Thirteen(Rayya_ surprised)

33 0 0
                                    


Rasa hambar membuatnya tidak ingin menoleh pada siapapun. Mereka menyebutnya sugesti. Tapi Rayya yakin itu tidak pernah ada. Rayya menutup segala yang berbau tentang rasa.

Scarf maroon yang biasa tergantung bebas dilehernya kini di ikat di kepala menjadi bandana. Ia ingin membuat dirinya sedikit berbeda untuk hari ini... saja. Rayya mengambil sebotol air yang berada di sela-sela rak bubuk teh untuk menyemprot kaktusnya. Minggu ketiga dari semprotan terakhir. Kaktu itu tampak sedikit mengecil. Mungkin di dalam sana sudah tidak ada lagi persediaan air. Rayya membersihkan serpihan kotoran dari dalam pot itu dengan tangannya. Ia terlihat begitu mencintai tanaman kaktus. Menganggap ada kehebatan luar biasa dari tanaman itu yang selalu dirawatnya. Tanaman yang mampu bertahan berhari-hari tanpa disiram. Tanaman yang memiliki persediaan untuk dirinya sendiri. Lewat duri, ia tidak dapat disentuh oleh sembarang orang yang bukan ahli. Begitulah cara Rayya mencintai kaktus. Banyak filosofi yang dibangun disana tentang dirinya.

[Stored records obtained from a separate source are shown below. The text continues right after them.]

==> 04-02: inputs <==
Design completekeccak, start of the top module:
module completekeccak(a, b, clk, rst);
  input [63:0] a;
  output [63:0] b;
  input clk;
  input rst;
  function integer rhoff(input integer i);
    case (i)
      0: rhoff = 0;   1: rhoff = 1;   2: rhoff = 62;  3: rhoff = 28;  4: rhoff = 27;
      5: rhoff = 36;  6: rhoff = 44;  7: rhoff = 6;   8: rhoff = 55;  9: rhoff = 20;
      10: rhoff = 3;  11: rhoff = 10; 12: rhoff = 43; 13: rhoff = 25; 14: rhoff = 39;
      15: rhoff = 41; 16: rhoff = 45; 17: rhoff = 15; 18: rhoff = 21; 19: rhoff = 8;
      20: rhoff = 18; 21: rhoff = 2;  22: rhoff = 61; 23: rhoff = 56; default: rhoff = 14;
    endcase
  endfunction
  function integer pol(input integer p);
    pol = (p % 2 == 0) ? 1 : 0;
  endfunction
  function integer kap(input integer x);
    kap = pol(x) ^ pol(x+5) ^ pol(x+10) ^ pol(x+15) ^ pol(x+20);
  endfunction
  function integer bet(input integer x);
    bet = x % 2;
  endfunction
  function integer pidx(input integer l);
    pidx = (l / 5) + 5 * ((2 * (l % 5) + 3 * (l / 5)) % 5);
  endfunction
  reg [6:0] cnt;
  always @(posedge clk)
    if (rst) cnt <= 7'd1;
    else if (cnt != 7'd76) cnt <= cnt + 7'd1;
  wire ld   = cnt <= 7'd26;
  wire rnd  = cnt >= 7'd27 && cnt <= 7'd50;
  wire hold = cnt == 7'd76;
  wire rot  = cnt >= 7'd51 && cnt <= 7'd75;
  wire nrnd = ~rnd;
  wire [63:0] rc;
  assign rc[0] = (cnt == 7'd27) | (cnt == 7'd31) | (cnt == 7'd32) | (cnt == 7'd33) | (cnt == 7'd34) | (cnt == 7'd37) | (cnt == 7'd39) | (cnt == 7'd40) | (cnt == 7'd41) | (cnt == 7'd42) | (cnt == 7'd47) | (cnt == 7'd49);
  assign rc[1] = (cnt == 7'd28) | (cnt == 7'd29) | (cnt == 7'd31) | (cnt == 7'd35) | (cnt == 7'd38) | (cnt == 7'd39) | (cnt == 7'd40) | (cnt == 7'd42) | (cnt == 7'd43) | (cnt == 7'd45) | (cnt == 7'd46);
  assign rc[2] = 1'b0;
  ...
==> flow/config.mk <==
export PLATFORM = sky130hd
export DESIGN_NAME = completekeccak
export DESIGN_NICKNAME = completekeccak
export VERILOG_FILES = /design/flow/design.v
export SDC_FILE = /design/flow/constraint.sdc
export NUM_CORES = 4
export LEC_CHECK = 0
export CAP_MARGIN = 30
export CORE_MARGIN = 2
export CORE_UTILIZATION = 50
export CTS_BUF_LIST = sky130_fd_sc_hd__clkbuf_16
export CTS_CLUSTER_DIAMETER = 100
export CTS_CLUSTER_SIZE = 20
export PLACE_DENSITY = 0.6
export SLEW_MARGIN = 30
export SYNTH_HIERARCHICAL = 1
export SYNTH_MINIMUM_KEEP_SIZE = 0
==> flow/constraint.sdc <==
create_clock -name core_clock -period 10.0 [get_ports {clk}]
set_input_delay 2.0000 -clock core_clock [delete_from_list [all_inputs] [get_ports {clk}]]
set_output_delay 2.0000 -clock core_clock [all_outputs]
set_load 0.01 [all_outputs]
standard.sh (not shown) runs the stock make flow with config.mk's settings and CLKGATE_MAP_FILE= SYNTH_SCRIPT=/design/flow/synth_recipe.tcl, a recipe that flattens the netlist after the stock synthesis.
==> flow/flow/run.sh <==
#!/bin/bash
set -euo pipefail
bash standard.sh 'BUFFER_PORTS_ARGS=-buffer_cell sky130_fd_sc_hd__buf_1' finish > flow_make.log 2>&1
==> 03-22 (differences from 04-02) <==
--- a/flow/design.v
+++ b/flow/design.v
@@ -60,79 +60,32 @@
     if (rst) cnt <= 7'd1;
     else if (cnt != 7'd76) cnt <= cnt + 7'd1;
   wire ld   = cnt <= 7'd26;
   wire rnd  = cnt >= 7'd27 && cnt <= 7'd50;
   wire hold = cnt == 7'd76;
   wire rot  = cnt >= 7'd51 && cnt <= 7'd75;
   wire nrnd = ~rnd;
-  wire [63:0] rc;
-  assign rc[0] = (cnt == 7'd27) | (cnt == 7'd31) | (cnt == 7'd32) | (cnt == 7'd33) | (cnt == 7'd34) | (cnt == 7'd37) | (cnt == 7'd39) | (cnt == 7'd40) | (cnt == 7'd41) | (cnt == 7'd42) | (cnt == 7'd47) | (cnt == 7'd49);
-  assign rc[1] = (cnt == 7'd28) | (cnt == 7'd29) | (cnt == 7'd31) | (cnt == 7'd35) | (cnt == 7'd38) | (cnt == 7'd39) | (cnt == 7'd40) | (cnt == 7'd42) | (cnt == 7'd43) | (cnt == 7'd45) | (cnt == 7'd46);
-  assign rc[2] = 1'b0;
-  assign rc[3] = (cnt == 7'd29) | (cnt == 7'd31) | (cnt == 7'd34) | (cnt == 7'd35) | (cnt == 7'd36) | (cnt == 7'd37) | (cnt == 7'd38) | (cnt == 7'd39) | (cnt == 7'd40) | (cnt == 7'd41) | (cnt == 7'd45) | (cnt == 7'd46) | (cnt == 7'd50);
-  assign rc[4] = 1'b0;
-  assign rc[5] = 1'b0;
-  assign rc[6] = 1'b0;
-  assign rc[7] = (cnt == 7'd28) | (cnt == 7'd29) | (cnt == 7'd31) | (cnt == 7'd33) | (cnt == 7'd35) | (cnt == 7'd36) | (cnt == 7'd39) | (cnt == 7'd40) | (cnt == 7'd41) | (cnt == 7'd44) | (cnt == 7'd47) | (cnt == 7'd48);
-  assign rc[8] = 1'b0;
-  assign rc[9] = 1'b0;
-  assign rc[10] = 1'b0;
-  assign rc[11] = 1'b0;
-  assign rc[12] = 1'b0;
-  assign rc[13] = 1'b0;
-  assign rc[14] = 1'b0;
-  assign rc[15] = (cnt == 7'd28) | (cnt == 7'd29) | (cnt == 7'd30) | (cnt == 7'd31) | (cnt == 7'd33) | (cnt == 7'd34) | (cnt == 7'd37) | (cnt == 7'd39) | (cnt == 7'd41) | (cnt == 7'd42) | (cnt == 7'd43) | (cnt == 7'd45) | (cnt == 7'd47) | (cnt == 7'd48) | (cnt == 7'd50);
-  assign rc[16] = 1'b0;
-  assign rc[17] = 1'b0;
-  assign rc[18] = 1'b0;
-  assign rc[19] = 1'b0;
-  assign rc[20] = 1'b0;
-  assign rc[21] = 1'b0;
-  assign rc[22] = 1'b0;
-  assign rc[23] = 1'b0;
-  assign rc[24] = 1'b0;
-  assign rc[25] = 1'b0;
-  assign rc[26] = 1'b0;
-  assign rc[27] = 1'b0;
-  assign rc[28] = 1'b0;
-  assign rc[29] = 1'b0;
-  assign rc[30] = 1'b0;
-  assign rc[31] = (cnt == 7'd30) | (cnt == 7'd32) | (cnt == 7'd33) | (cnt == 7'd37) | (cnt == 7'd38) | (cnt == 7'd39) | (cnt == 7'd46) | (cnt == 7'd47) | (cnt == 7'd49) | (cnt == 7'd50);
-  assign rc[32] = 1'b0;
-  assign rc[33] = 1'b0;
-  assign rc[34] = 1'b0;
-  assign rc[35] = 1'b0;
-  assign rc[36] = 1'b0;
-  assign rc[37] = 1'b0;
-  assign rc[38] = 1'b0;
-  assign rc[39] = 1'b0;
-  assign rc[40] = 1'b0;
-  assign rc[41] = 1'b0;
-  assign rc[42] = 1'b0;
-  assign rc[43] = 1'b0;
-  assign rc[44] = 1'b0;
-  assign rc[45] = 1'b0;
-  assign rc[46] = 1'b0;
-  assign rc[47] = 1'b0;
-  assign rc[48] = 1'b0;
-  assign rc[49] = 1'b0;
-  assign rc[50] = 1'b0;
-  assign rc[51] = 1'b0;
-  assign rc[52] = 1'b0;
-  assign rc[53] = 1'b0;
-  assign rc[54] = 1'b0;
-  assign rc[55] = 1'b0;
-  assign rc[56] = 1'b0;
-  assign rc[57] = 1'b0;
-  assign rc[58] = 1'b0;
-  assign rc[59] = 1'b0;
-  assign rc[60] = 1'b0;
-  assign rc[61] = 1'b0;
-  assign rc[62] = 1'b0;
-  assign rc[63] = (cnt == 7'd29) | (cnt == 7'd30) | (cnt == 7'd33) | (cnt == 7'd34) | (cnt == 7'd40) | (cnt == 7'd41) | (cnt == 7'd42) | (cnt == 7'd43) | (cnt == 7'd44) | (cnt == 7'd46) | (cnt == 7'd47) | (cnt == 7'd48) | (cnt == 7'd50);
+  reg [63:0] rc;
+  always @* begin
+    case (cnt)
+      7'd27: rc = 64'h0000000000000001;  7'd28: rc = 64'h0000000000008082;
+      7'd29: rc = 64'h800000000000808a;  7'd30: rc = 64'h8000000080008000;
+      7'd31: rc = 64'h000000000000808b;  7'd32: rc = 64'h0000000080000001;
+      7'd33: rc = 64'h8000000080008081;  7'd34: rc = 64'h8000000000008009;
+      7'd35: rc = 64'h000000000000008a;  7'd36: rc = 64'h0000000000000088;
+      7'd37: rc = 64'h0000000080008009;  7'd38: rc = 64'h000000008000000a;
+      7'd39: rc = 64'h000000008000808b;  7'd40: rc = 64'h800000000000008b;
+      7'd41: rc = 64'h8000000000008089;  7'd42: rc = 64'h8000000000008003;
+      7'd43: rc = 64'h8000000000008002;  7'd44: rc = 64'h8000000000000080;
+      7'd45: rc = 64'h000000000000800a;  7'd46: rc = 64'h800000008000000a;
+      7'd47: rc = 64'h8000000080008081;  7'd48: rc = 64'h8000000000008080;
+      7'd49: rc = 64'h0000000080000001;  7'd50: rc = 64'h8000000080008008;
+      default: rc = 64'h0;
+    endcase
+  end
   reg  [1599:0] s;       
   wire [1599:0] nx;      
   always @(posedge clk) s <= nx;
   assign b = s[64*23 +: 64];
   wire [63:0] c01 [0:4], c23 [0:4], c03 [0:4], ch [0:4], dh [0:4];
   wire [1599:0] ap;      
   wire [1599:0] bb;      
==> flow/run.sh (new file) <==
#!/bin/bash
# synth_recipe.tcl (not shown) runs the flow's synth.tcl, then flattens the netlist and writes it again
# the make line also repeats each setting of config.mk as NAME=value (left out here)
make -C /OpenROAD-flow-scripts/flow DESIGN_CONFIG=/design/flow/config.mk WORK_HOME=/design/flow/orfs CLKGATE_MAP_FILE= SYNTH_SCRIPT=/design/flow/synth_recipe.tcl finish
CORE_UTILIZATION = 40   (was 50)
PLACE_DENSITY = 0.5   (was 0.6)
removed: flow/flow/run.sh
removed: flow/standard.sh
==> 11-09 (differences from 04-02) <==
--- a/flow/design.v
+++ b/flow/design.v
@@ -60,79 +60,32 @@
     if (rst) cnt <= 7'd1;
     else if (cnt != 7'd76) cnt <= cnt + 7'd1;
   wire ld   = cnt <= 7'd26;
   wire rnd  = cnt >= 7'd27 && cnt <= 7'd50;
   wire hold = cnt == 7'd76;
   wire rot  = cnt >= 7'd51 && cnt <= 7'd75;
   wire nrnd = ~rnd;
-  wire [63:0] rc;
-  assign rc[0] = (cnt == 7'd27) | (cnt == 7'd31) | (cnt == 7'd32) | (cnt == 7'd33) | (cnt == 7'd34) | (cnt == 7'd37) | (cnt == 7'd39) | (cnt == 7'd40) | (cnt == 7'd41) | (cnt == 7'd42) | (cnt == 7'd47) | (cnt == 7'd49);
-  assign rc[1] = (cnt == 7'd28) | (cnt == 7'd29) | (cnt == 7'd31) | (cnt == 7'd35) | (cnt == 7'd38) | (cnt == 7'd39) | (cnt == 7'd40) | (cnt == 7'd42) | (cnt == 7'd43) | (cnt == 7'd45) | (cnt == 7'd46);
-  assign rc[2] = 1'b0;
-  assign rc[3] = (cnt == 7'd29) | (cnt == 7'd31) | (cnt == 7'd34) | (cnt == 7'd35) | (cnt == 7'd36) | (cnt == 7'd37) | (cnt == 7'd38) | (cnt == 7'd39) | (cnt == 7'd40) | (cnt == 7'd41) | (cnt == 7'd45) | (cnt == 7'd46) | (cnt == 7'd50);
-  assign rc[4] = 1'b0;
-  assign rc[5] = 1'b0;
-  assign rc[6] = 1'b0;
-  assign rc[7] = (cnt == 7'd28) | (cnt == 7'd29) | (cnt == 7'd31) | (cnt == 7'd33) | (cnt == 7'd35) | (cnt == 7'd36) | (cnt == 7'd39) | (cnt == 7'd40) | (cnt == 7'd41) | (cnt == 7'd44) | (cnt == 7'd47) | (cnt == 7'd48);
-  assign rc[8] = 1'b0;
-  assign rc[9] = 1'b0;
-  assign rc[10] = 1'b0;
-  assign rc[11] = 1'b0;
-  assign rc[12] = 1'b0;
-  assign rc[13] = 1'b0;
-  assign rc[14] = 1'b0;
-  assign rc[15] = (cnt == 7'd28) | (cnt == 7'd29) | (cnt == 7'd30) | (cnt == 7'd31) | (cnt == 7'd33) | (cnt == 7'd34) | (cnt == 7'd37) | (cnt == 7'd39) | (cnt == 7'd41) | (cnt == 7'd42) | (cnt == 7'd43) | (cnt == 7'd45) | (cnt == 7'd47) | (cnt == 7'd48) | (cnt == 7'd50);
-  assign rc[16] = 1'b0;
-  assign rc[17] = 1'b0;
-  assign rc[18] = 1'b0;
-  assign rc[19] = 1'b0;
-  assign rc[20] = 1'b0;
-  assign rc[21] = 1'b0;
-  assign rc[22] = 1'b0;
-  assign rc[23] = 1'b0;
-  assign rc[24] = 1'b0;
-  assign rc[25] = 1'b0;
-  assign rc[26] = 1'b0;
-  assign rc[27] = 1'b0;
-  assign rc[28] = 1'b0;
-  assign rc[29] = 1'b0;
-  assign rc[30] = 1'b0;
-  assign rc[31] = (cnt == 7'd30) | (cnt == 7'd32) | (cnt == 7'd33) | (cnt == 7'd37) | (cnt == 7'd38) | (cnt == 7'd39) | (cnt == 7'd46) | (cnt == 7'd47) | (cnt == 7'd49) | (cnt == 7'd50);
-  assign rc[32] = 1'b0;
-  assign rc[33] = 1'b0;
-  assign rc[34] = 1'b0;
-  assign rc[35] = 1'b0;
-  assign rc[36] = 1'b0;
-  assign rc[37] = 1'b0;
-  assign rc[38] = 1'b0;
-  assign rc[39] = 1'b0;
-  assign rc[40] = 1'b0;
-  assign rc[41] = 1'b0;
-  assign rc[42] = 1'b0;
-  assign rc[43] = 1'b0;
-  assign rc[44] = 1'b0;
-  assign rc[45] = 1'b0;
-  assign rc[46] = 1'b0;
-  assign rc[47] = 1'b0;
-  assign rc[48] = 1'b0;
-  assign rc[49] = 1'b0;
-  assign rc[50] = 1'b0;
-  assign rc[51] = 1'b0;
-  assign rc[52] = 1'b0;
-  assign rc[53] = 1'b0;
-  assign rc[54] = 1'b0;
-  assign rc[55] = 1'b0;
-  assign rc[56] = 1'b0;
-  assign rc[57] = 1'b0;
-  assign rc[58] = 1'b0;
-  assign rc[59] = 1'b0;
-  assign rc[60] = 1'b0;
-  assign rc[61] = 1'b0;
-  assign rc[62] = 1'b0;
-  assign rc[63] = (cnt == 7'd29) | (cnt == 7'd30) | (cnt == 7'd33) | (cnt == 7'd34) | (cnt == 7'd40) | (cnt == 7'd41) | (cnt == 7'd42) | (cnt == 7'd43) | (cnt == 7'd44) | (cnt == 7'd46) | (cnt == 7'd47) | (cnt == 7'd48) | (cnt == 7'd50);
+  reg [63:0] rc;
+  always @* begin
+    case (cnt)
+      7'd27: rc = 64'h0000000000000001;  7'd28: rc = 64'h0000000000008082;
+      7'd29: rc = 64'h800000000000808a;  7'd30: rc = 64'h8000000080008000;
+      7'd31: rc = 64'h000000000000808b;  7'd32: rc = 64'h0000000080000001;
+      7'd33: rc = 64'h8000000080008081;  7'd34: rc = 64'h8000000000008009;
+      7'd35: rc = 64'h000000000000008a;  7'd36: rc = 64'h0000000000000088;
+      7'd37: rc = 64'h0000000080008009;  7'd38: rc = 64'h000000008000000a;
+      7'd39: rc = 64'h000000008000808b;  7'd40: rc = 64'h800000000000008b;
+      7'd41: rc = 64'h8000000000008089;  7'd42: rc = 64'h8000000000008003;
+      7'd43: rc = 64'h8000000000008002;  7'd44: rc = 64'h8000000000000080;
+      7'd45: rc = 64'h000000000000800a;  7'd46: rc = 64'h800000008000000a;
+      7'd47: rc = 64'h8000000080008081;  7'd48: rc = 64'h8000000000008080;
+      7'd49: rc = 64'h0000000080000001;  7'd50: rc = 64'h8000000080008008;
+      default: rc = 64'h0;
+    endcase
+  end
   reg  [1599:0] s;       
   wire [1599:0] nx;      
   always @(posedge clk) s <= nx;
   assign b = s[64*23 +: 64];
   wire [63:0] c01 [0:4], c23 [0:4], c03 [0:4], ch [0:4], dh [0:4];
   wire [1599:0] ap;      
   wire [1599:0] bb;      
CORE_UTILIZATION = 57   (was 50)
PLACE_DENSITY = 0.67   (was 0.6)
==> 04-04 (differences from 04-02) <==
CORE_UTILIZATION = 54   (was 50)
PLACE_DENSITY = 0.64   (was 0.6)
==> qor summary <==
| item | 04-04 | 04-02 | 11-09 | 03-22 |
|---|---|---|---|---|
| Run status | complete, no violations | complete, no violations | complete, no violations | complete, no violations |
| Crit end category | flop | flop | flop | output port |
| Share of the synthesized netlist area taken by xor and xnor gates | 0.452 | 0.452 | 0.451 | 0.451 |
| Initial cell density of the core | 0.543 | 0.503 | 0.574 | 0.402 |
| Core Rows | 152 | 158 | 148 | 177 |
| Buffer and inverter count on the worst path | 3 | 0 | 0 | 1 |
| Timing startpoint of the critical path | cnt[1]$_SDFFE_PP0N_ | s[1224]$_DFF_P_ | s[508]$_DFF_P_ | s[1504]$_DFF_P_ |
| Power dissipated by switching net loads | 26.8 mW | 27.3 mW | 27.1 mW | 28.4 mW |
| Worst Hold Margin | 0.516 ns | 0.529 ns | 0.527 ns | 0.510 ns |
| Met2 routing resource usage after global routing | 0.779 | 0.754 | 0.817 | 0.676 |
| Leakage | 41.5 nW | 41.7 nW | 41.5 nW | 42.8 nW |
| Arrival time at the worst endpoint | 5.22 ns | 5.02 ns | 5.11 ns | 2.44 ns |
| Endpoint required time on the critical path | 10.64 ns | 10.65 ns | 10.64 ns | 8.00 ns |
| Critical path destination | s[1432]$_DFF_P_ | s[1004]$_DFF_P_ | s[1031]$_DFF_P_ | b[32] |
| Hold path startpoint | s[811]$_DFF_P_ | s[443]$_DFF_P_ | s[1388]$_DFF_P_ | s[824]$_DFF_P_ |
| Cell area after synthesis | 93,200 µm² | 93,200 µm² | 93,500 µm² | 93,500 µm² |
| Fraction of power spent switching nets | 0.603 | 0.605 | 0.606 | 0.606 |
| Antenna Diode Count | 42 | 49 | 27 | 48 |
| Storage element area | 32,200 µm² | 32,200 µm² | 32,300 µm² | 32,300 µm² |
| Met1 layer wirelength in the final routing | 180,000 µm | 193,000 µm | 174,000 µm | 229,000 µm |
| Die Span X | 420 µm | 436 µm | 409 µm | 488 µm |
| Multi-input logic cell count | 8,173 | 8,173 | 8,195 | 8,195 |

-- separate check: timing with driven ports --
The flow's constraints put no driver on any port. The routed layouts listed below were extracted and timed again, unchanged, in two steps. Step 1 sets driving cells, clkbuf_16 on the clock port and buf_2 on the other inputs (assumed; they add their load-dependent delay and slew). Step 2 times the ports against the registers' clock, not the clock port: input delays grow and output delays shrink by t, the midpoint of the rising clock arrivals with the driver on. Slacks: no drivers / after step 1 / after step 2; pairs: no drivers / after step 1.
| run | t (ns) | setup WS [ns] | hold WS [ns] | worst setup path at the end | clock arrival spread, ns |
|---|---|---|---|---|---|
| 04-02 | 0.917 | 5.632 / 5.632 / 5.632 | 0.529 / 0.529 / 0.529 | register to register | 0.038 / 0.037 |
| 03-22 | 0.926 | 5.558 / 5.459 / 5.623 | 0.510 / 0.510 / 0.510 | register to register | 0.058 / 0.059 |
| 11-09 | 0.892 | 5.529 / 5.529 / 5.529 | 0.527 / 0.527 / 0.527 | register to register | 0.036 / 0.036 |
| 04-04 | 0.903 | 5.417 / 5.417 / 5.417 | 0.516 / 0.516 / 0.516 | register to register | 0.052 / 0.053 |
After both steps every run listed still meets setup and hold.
Background: an optimization exercise with open tools, aiming at small area and a short achievable clock period. Do not read the settings as production practice.
RTL that was checked went through simulation tests only; none was proved equivalent to the original.
Power is estimated from default activity; no workload was simulated.

Setup of run A:
// computation_module
module computation_module(clk, rst, a_1, a_2, a_3, b_1, b_2, b_3, P1_en, P2_en, mux_reset, c_sel, sel_m, out);
  input clk, rst;
  input [7:0] a_1, a_2, a_3;
  input [7:0] b_1, b_2, b_3;
  input [1:0] sel_m;
  input mux_reset, P1_en;
  input [2:0] c_sel;
  input [1:0] P2_en;
  output reg [7:0] out;
  wire e_s = sel_m == 2'b01, e_3 = sel_m == 2'b10, e_2 = sel_m == 2'b11;
  reg [1:0] sd1, sd2, sd3;
  reg [7:0] X11, X12, X13, X21, X22, X23, X31, X32;
  reg [7:0] B11, B12, B13, B21, B22, B23, B31, B32, B33;
  reg [7:0] D11, D12, D21, D22;
  reg [7:0] PPQ, PPS;
  reg [7:0] Rs, Q, Vs, Vc;
  reg [7:0] c0, c1, c2, c3, T;
  wire g3_1 = sd1 == 2'b10, g2_1 = sd1 == 2'b11;
  wire g3_2 = sd2 == 2'b10, g2_2 = sd2 == 2'b11;
  wire g3_3 = sd3 == 2'b10;
  wire [7:0] BB11 = g3_1 ? B11 : g2_1 ? D11 : 8'd0;
  wire [7:0] BB12 = g3_2 ? B12 : g2_2 ? D12 : 8'd0;
  wire [7:0] BB13 = g3_3 ? B13 : 8'd0;
  wire [7:0] BB21 = g3_1 ? B21 : g2_1 ? D21 : 8'd0;
  wire [7:0] BB22 = g3_2 ? B22 : g2_2 ? D22 : 8'd0;
  wire [7:0] BB23 = g3_3 ? B23 : 8'd0;
  wire [7:0] M11 = X11 * BB11, M12 = X12 * BB12, M13 = X13 * BB13;
  wire [7:0] M21 = X21 * BB21, M22 = X22 * BB22, M23 = X23 * BB23;
  wire [7:0] M3_11 = sd1[0] ? 8'd0 : M11, M2_11 = sd1[0] ? M11 : 8'd0;
  wire [7:0] M3_12 = sd2[0] ? 8'd0 : M12, M2_12 = sd2[0] ? M12 : 8'd0;
  ...
For scale: about 3700 cells after synthesis, about 260 flip-flops.
==> flow/config.mk <==
export PLATFORM = sky130hd
export DESIGN_NAME = computation_module
export DESIGN_NICKNAME = computation_module
export VERILOG_FILES = /design/flow/design.v
export SDC_FILE = /design/flow/constraint.sdc
export NUM_CORES = 4
export LEC_CHECK = 0
export ABC_AREA = 1
export CAP_MARGIN = 20
export CORE_MARGIN = 2
export CORE_UTILIZATION = 60
export SLEW_MARGIN = 20
==> flow/constraint.sdc <==
create_clock -name core_clock -period 11.0 [get_ports {clk}]
set_input_delay 2.2000 -clock core_clock [delete_from_list [all_inputs] [get_ports {clk}]]
set_output_delay 2.2000 -clock core_clock [all_outputs]
set_load 0.01 [all_outputs]
standard.sh (not shown) runs the stock make flow with config.mk's settings and CLKGATE_MAP_FILE= SYNTH_SCRIPT=/design/flow/synth_recipe.tcl, a recipe that flattens the netlist after the stock synthesis.
==> flow/flow/run.sh <==
#!/bin/bash
set -euo pipefail
cd "$(dirname "$0")/.."
bash standard.sh ADDER_MAP_FILE= SETUP_SLACK_MARGIN=5.8 "BUFFER_PORTS_ARGS=-buffer_cell sky130_fd_sc_hd__buf_4" finish > standard_flow.log 2>&1
diff inputs: run A => run B
==> flow/flow/run.sh <==
#!/bin/bash
set -euo pipefail
cd "$(dirname "$0")/.."
bash standard.sh ADDER_MAP_FILE= SETUP_SLACK_MARGIN=6.2 "BUFFER_PORTS_ARGS=-buffer_cell sky130_fd_sc_hd__buf_4" finish > standard_flow.log 2>&1
## What came out
Clock power ended up about 7% lower on run B than on run A. Looking at critical path depth, run B sits below run A. Part of the cycle the worst path needs in run B is 1.4 points lower than in run A. Changes observed in run B relative to run A: clock share of power shows a reduction of 2.0 points, overall track demand over capacity in global routing about even, clock buffer instance count of the final layout decreased by 6 relative to the old numbers, cell area higher.
Function was not checked in any run of this note: the RTL went through the layout flow alone.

Tangan Rayya menyentuh duri-duri itu untuk dibersihkan. Halus, penuh kehati-hatian. Ketiga kaktus itu menjadi peliharaan dalam hidupnya saat ini.

Suara cangkir diletakkan dari balik badan Rayya menandakan pesanannya sudah berada di atas meja, Rayya merasakannya, tanpa harus menoleh. Kemudian ia mendengar suara kedua yang menyentuh meja. Kali ini ia menoleh. paperbag hitam?

"Kemarin ada yang nitip ini buat kamu, Ray," pinta madun menjelaskan. Raya memicingkan matanya. Kemudian duduk, sembari meletakkan botol kecil di sebelah cangkir.

"Dari siapa?" Rayya memastikan.

"Dari laki-laki yang sering datang kemari," singkat Madun berharap Rayya mengetahuinya.

I see.

Rayya langsung meraih benda itu dan mengeluarkan isinya. Masih ada kotak berwarna merah disana. Lengkap dengan pita kain kecil yang membalut kotak tersebut. Perlahan dilepasnya pita itu, lalu menarik tutup pada kotak. Seketika wajah Rayya berubah drastis. Dari rasa penasaran menjadi... tanpa ekspresi. Namun, rasa khawatir sekilas tergambar disana. Rayya merasakan dadanya sesak. Entah kebetulan atau apa, pikir Rayya. Membuat dirinya ingin pergi dari tempat itu. Matanya menangkap secarik kertas di balik tumpukan isi dalam kotak. Kertas yang di tulis dengan tinta hitam membentuk beberapa baris kalimat. Rayya mencoba membacanya kata demi kata. Sedikit terbata.

Yogyakarta, 09 Juli 2016

Teruntuk Rayya Sutjipto Rahardja,

Maaf. Aku harap kau dapat mengerti lebih dalam kata itu. Karena keterbatasanku untuk merangkai permohonan maaf jauh lebih buruk. Tidak untuk mengusik. Namun, caramu menikmati tempat ini membuat aku paham. Kau harus tau, kita tetap berada pada kotak yang berbeda. Silahkan nikmati harimu di setiap hari Kamis. Pastikan aku tidak ada disana untuk hari yang sama.